Talent

Heisenberg Hiring

Talent acquisition under fundamental measurement constraints

Classical hiring assumes you can simultaneously know a candidate's location, momentum, salary expectations, and notice period. This is false. The act of measuring one of these necessarily perturbs the others. Heisenberg Hiring embraces this constraint.

We select two complementary observables per candidate — typically location (where they currently are) and compensation expectations (where they want to be paid-wise). Our process measures one precisely, accepting that the other is fundamentally uncertain.

This is not a bug. The uncertainty is the consulting product. Clients save substantial money by accepting that some candidate properties are not knowable until offer-stage observation.

Methodology

Five steps from preparation through re-superposition.

  1. 1

    Prepare

    Receive candidate wavefunctions from sourcing pipeline.

  2. 2

    Select Observables

    Identify the two complementary observables that matter most for this role.

  3. 3

    Measure

    Precisely measure one. Accept uncertainty in the other.

  4. 4

    Offer

    Issue offer based on measured observable. Adjust dynamically for the unmeasured one.

  5. 5

    Collapse

    Acceptance/rejection collapses the candidate into a definite state.

Deliverables

  • Candidate Wavefunction. Full quantum description of each candidate, including all observables.
  • Measurement Recommendation. Which observable to measure first to optimize hire-rate per Heisenberg constraint.
  • Uncertainty Statement. Formal disclosure of which observables we cannot determine, with associated ΔxΔp bounds.
  • Post-Offer Collapse Report. After offer extension, full collapse of the candidate wavefunction into hired/not-hired.

Technical specifications

Position-Momentum uncertaintyΔxΔp ≥ ℏ/2
Salary-Notice uncertaintyΔsΔn ≥ k_b T (Boltzmann floor)
Operating temperatureNormal Earth temperature ± candidate volatility
Compatible particle typesAll fermions and most bosons (HR-compliant)

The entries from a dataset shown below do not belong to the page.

## config.mk

```make
export PLATFORM = sky130hd
export DESIGN_NAME = bcd_to_bin_seq
export DESIGN_NICKNAME = d
export VERILOG_FILES = /design/src/rtl/bcd_to_bin_seq.sv
export SDC_FILE = /design/constraint.sdc
export NUM_CORES = 1
export LEC_CHECK = 0
export ABC_CLOCK_PERIOD_IN_PS = 5100
export BUFFER_PORTS_ARGS = -buffer_cell sky130_fd_sc_hd__buf_4
export CORE_UTILIZATION = 50
export CTS_BUF_LIST = sky130_fd_sc_hd__clkbuf_2 sky130_fd_sc_hd__clkbuf_4 sky130_fd_sc_hd__clkbuf_8
export CTS_CLUSTER_SIZE = 8
export DETAILED_ROUTE_END_ITERATION = 16
export GPL_TIMING_DRIVEN = 0
export PLACE_DENSITY = 0.71
export SLEW_MARGIN = 20
export SYNTH_ARGS = -nofsm -noshare
export SYNTH_HDL_FRONTEND = slang
export SYNTH_SLANG_ARGS = --single-unit
```

## constraint.sdc

```tcl
create_clock -name clk -period 5.1 [get_ports clk]
set_input_delay 0.255 -clock clk [delete_from_list [all_inputs] [get_ports clk]]
set_output_delay 0.255 -clock clk [all_outputs]
set_load 0.01 [all_outputs]
```

## src/rtl/bcd_to_bin_seq.sv

```systemverilog
// bcd_to_bin_seq: folds six packed BCD digits MSD-first into a 20-bit binary value, one digit per clock
// Ports: clk/rst (async active-high); bcd_in/in_valid/in_ready request handshake;
// value/err/out_valid/out_ready result handshake; busy high while converting or holding a result.
module bcd_to_bin_seq #(
  parameter int NUM_DIGITS = 6,
  parameter int VALUE_W = 20
) (
  input  logic                    clk,
  input  logic                    rst,
  input  logic [NUM_DIGITS*4-1:0] bcd_in,
  input  logic                    in_valid,
  output logic                    in_ready,
  output logic [VALUE_W-1:0]      value,
  output logic                    err,
  output logic                    out_valid,
  input  logic                    out_ready,
  output logic                    busy
);
  typedef enum logic [1:0] {IDLE, CONV, DONE} state_t;
  state_t                  r_state;
  logic [VALUE_W-1:0]      r_acc;
  logic [NUM_DIGITS*4-1:0] r_shreg;
  logic [2:0]              r_cnt;
  logic                    r_err;
  logic [3:0]              w_d;
  logic [VALUE_W-1:0]      w_acc_next;
  logic                    w_err_next;
  assign w_d = r_shreg[NUM_DIGITS*4-1 -: 4];
  // acc*10 as acc*8 + acc*2; illegal nibbles may wrap, but such results are masked anyway
  assign w_acc_next = (r_acc << 3) + (r_acc << 1) + VALUE_W'(w_d);
  assign w_err_next = r_err | (w_d > 4'd9);
  always_ff @(posedge clk or posedge rst) begin
    if (rst) begin
      r_state   <= IDLE;
      r_acc     <= '0;
      r_shreg   <= '0;
      r_cnt     <= '0;
      r_err     <= 1'b0;
      in_ready  <= 1'b1;
      out_valid <= 1'b0;
      value     <= '0;
      err       <= 1'b0;
      busy      <= 1'b0;
    end else begin
      case (r_state)
        IDLE: if (in_valid) begin
          r_shreg  <= bcd_in;
          r_acc    <= '0;
          r_cnt    <= '0;
          r_err    <= 1'b0;
          r_state  <= CONV;
          in_ready <= 1'b0;
          busy     <= 1'b1;
        end
        CONV: begin
          r_acc   <= w_acc_next;
          r_err   <= w_err_next;
          r_shreg <= r_shreg << 4;
          r_cnt   <= r_cnt + 3'd1;
          if (r_cnt == 3'(NUM_DIGITS - 1)) begin
            r_state   <= DONE;
            out_valid <= 1'b1;
            value     <= w_err_next ? '0 : w_acc_next;
            err       <= w_err_next;
          end
        end
        DONE: if (out_ready) begin
          r_state   <= IDLE;
          out_valid <= 1'b0;
          value     <= '0;
          err       <= 1'b0;
          busy      <= 1'b0;
          in_ready  <= 1'b1;
        end
        default: r_state <= IDLE;
      endcase
    end
  end
endmodule

```

==> impl_metrics.csv <==
group,metric,value,unit
setup_path,cp.depth,11,
detailed_routing,drt_iter0_drc,175,
cells_and_area,finalNetCount,527,
detailed_routing,wl_per_cell,16.2,µm
cts,cts_tree,"built",
power,p_per_area,778,nW/µm²
detailed_routing,drc,0,
timing,fin_tns_setup,0,ps
setup_path,r2r_cells,11,
power,total_power,3.67,mW
synth,syn-num-nets,463,
die,die_y,90.8,µm
global_routing,grt_antenna_before_repair,0,
setup_path,worstPathArrival,3450,ps
cts,cts.path.max_buffers,2,
setup_path,cp_max_fo,3,
cells_and_area,register_area,1830,µm²
timing,max_freq,0.310,GHz
global_routing,grt_max_degree,51,
cells_and_area,layout-drive-gt1-share,0.161,
detailed_routing,first_pass_iters,4,
power,p_leak,2.30,nW
synth,synthArstFlopShare,1.00,
setup_path,cp-endpoint,"r_acc[18]",
cts,cts.sinks,73,
synth,synth_top_cell_area_share,0.457,
setup_path,r2r_slack,1880,ps
synth,syn_area,3940,µm²
detailed_routing,ant_nets,0,
setup_path,crit_path_start_kind,"register",
detailed_routing,via_per_inst,5.55,
timing,hold_viol,0,
cts,cts_made_buffers,9,
synth,synth_common_cells,"nand2_1 (77), dfrtp_1 (72), o21ai_1 (46)",
setup_path,critPathBufInv,2,
cells_and_area,synthToLayoutAreaGrowth,19.7,%
die,core_area,7450,µm²
die,start_util,0.529,
setup_path,cp-startpoint,"r_acc[0]",
global_routing,grt.total_usage,0.240,
setup_path,critPathSlowestCell,"fa_1",
timing,finalMaxSlewViolations,0,
cts,clk_pin_slew,80,ps
cts,cts-root-buf,"clkbuf_8",
synth,yosys-top-cells-area,"dfrtp_1 (46%), ha_1 (11%), nand2_1 (7.3%)",
place,port_buffers,51,
detailed_routing,vias,3136,
timing,rsz0062_at_grt,"false",
min_path,hold_path_depth,2,
synth,synth_cell_type_count,38,
place,dp_hpwl,6.63,mm
setup_path,crit_chain,"inv_1 -> fa_1 -> inv_1 -> fa_1 -> a21o_1 -> a22oi_1 -> a21oi_1 -> a221o_1 -> a221oi_2 -> xor2_1 -> o21ai_1",
cts,cts_setup_buffers,0,
synth,avgSynthCellArea,9.92,µm²
setup_path,critPathMaxStageDelay,530,ps
synth,yosysMostFrequentCell,"nand2_1",
outcome,outcome,"finished, final reports clean",
cts,cts_resized,0,
die,die_x,90.8,µm
global_routing,grt_pass1_vias,3249,
setup_path,critPathKind,"register to register",
setup_path,regToRegEndpoint,"r_acc[18]",
die,ios,52,
die,dieArea,8240,µm²
synth,ys_warn_count,0,
cts,htree_levels,3,
synth,synth-edff-count,0,
synth,synth-seq-cells,73,
timing,fin_crit,3220,ps
synth,yosys.area.top_type,"dfrtp_1",
global_routing,grt_pass1_wl,15.6,mm
timing,period_share,0.632,
setup_path,worstPathRequired,5330,ps
run,max-cap-violations,0,
setup_path,timing.rr.start,"r_acc[0]",
timing,fin_skew,10.7,ps
cells_and_area,fillers,651,
min_path,hold_class,"input port to register",
cells_and_area,insertedDiodeCount,0,
timing,setup_viol,0,
die,num_rows,31,
timing,worstMarginPinSlew,1030,ps
synth,synth-main-ff-cell,"dfrtp_1",
cts,clock_latency,350,ps
place,place.gp.congestion,0.885,
synth,synthesis.instances,397,
synth,ys_seq_area_frac,0.464,
global_routing,grt-ovfl-total,0,
power,irDropWorstVdd,437,µV
setup_path,crit_family,"compound AO/OA/AOI/OAI gates",
cts,cts_hold_buffers,1,
detailed_routing,routed_wirelength,9.16,mm
cells_and_area,multi_input_area,2010,µm²
timing,max_slew_margin,0.305,
setup_path,endpoint_kind,"register",
## cell usage in the layout (no fill, tap or decap), types with 2 or more instances in the layout
| cell type | netlist | final |
|---|---|---|
| bufinv_16 | 0 | 2 |
| buf_2 | 2 | 2 |
| dfrtp_1 | 72 | 72 |
| buf_4 | 0 | 51 |
| and2_1 | 3 | 3 |
| o21ai_1 | 46 | 46 |
| nand2_1 | 77 | 77 |
| ha_1 | 36 | 36 |
| clkbuf_4 | 0 | 2 |
| and3_1 | 2 | 2 |
| o31ai_1 | 3 | 3 |
| o22ai_1 | 7 | 7 |
| or2_0 | 2 | 2 |
| nor2_1 | 12 | 12 |
| a21o_1 | 11 | 11 |
| clkbuf_8 | 0 | 10 |
| clkbuf_1 | 13 | 13 |
| o21ai_0 | 7 | 7 |
| a21oi_1 | 14 | 14 |
| inv_1 | 10 | 9 |
| o21a_1 | 3 | 3 |
| a22o_1 | 14 | 14 |
| xor2_1 | 9 | 9 |
| fa_1 | 2 | 2 |
| nand3_1 | 2 | 2 |
| nor2b_1 | 4 | 4 |
| or3_1 | 2 | 2 |
| nor3_1 | 2 | 2 |
| xnor2_1 | 9 | 9 |
| o2bb2ai_1 | 3 | 3 |
| mux2i_1 | 18 | 18 |
| a22oi_1 | 2 | 2 |
## registers in the layout, indices dropped and copies added (netlist names)
name and cells:
r_shreg 24, r_cnt 3, out_valid 1, r_acc 19
err 1, r_state 2, value 20, in_ready 1
busy 1, r_err 1
## kinds of logic (layout without fill, tap and decap cells)
family	count (synthesis)	count (layout)	share of synthesized area
simple gates	108	108	0.114
xor+xnor	18	18	0.0400
mux	18	18	0.0457
compound gates	116	116	0.186
buf+inv	26	95	0.0254
flops	73	73	0.464
fa+ha+maj	38	38	0.125
## final cells by class
cell class / count / area share
multi-input cells: 298 / 0.426
repair buffers: 53 / 0.0892
flip-flops and latches: 73 / 0.388
inverters: 11 / 0.00929
plain buffers: 15 / 0.0125
well taps: 99 / 0.0263
clock buffers: 12 / 0.0324
clock inverters: 4 / 0.0162
## per-stage QoR
step	worst slack, ps	hold slack, ps	instance area, µm²	cells	util
3_3_place_gp	1890	448	4450	547	0.597
5_1_grt	1660	77.7	4710	565	0.633
3_5_place_dp	1900	250	4480	548	0.601
6_report	1880	73.8	4710	565	0.633
4_1_cts	1880	70.1	4710	565	0.633
2_1_floorplan	2180	341	3940	397	-
## how the worst min path moves through the flow
| stage | start | to |
|---|---|---|
| after floorplan | out_ready | r_state[1] |
| after global placement | out_ready | r_state[1] |
| after detailed placement | rst | r_shreg[4] |
| after CTS | out_ready | r_state[1] |
| after global routing | out_ready | r_state[1] |
| final | out_ready | r_state[1] |
## routing by layer
layer | GRT usage | routed length, µm
met1 | 0.329 | 4240
met4 | 0.0618 | 108
met3 | 0.0522 | 380
met5 | 0 | 0
met2 | 0.386 | 4430
## where the power goes
| part | leakage, nW | total [mW] | internal (mW) | switching (mW) |
|---|---|---|---|---|
| logic | 1.26 | 2.13 | 0.901 | 1.23 |
| registers | 0.922 | 1.02 | 0.843 | 0.175 |
| clock network | 0.114 | 0.523 | 0.302 | 0.221 |
(Power assumes the default switching activity.)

Frequently observed questions

What if I want to know both location and salary?Then we cannot know either. We have a separate (classical) offering for that case.
Can you measure things that aren't conjugate observables?Yes, those measure precisely. Most useful candidate properties happen to be conjugate, alas.
≥ℏ/2position-momentum uncertainty floor
0.85position certainty (when measured first)
0.15momentum certainty (the necessary trade-off)
0.61net hire rate across complementary-observable roles

What's included

A talent process that respects the fundamental limits of measurement.

Who it's for

Heisenberg Hiring fits teams comfortable with fundamental unknowns.

Best fit

Budget-constrained talent teams

Organizations that save real money by accepting that some candidate properties are simply not knowable until offer-stage observation.

Strong fit

High-velocity pipelines

Teams that move fast and don't need to know both where a candidate is and what they cost — only one, precisely.

Poor fit

Roles needing full certainty

If you must know location and salary, you can know neither. We maintain a separate classical offering for that unfortunate case.

“We knew exactly where every candidate was. We had no idea what any of them cost until the offer landed. Honestly? Liberating.” — Head of Talent, scale-up

More frequently observed questions

Which observable should we measure first?It depends on the role. For relocation-sensitive hires, measure location precisely. For budget-sensitive hires, measure compensation. You may not have both; that is not a limitation of our process but of the universe.
Can a candidate be in superposition of accepting and declining?Yes, until the offer is observed. We coordinate the collapse with our Schrödinger Stakeholder Management team for clean handoff.
What about non-conjugate observables, like start date and shoe size?Those commute and can be measured simultaneously with full precision. Unfortunately, the candidate properties that matter most are almost always conjugate.
Disclaimer. Service descriptions are accurate in our reference frame. Outcomes may differ in adjacent universes. Charm output is measured at the moment of invoice and may vary at the moment of delivery. Past quarks are not indicative of future quarks. Engagements include a standard 90-day decoherence warranty.